Musicisti sul palcoscenico

Gli anni d’oro del jazz, dello swing e di Francis Scott Fitzgerald al concerto reading della rassegna Unifestival

Unifestival 2010 ha ospitato la University Big Band per una serata tutta dedicata all’epoca d’oro del jazz e dello swing e alla letteratura di Francio Scott Fitzgerald. La band, il cui organico rispecchia quello delle grandi orchestre americane dell’epoca d’oro dello swing, ha saputo trascinare il vasto pubblico presente in un viaggio…”a tutto swing”.

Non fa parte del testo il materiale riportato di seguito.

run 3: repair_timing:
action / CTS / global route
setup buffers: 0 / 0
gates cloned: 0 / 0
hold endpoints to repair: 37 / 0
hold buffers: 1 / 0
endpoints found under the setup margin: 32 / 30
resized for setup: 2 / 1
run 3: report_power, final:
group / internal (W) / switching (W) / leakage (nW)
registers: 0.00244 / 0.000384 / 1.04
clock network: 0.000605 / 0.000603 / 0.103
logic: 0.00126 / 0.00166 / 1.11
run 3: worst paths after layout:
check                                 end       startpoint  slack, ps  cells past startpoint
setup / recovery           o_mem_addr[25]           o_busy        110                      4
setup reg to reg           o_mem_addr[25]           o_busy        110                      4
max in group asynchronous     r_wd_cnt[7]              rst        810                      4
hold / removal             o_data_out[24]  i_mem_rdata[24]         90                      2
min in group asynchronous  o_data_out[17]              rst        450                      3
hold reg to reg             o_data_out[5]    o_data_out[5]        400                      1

La serata e il viaggio nei “ruggenti anni Venti”. Dal jazz allo swing. Dalle poesie di Hughes agli scritti di Fitzgerald ed Hemingway. Una serata ricca e variegata: momenti di lettura, proposti dalla calda voce dell’attore Mario Monopoli, alternati a stacchi musicali altamente ritmici e coinvolgenti. “Tenera è la notte” il titolo che è stato dato a questo appuntamento, dal nome dell’opera dello scrittore americano Francis Scott Fitzgerald. Una scelta non casuale se proprio dello stesso autore è lo scritto – e il riferimento è a “Il grande Gatsby” –  che ha saputo offrire l’immagine più viva dei “ruggenti anni Venti”. Gli anni dell’evoluzione della femminilità, dei proto-femminismi, delle suffragette, della creazione di mode e della determinazione di nuove tendenze; gli anni dell’art decò. Ma sono stati anche gli anni dell’esplosione del jazz e di una nuova letteratura americana che ha vissuto un periodo d'oro grazie a grandi scrittori come Ernest Hemingway e Francis Scott Fitzgerald. Ospite della serata è stata la giovane cantante milanese, vincitrice del premio Zorzella 2010, Simona Severini, talento del panorama jazzistico da quando, nel novembre del 2007, ha cominciato ad esibirsi con il maestro Giorgio Gaslini, che l'ha fatta debuttare come cantante di jazz in un concerto al MIlestone Jazzclub di Piacenza.

La band. La University Big Band è nata nel 1995 in ambiente universitario e ha coinvolto sin da subito musicisti di fama internazionale, tra cui alcuni talenti ‘nostrani’ come Rudy Speri e Giuseppe  Zorzella. La band ha inoltre ottenuto per alcuni anni la collaborazione, in veste di direttore artistico, di un musicista di spessore come Gianni Basso. All’attivo la band vanta quattro cd e un’intensa attività concertistica accompagnata alla partecipazione a numerosi festival.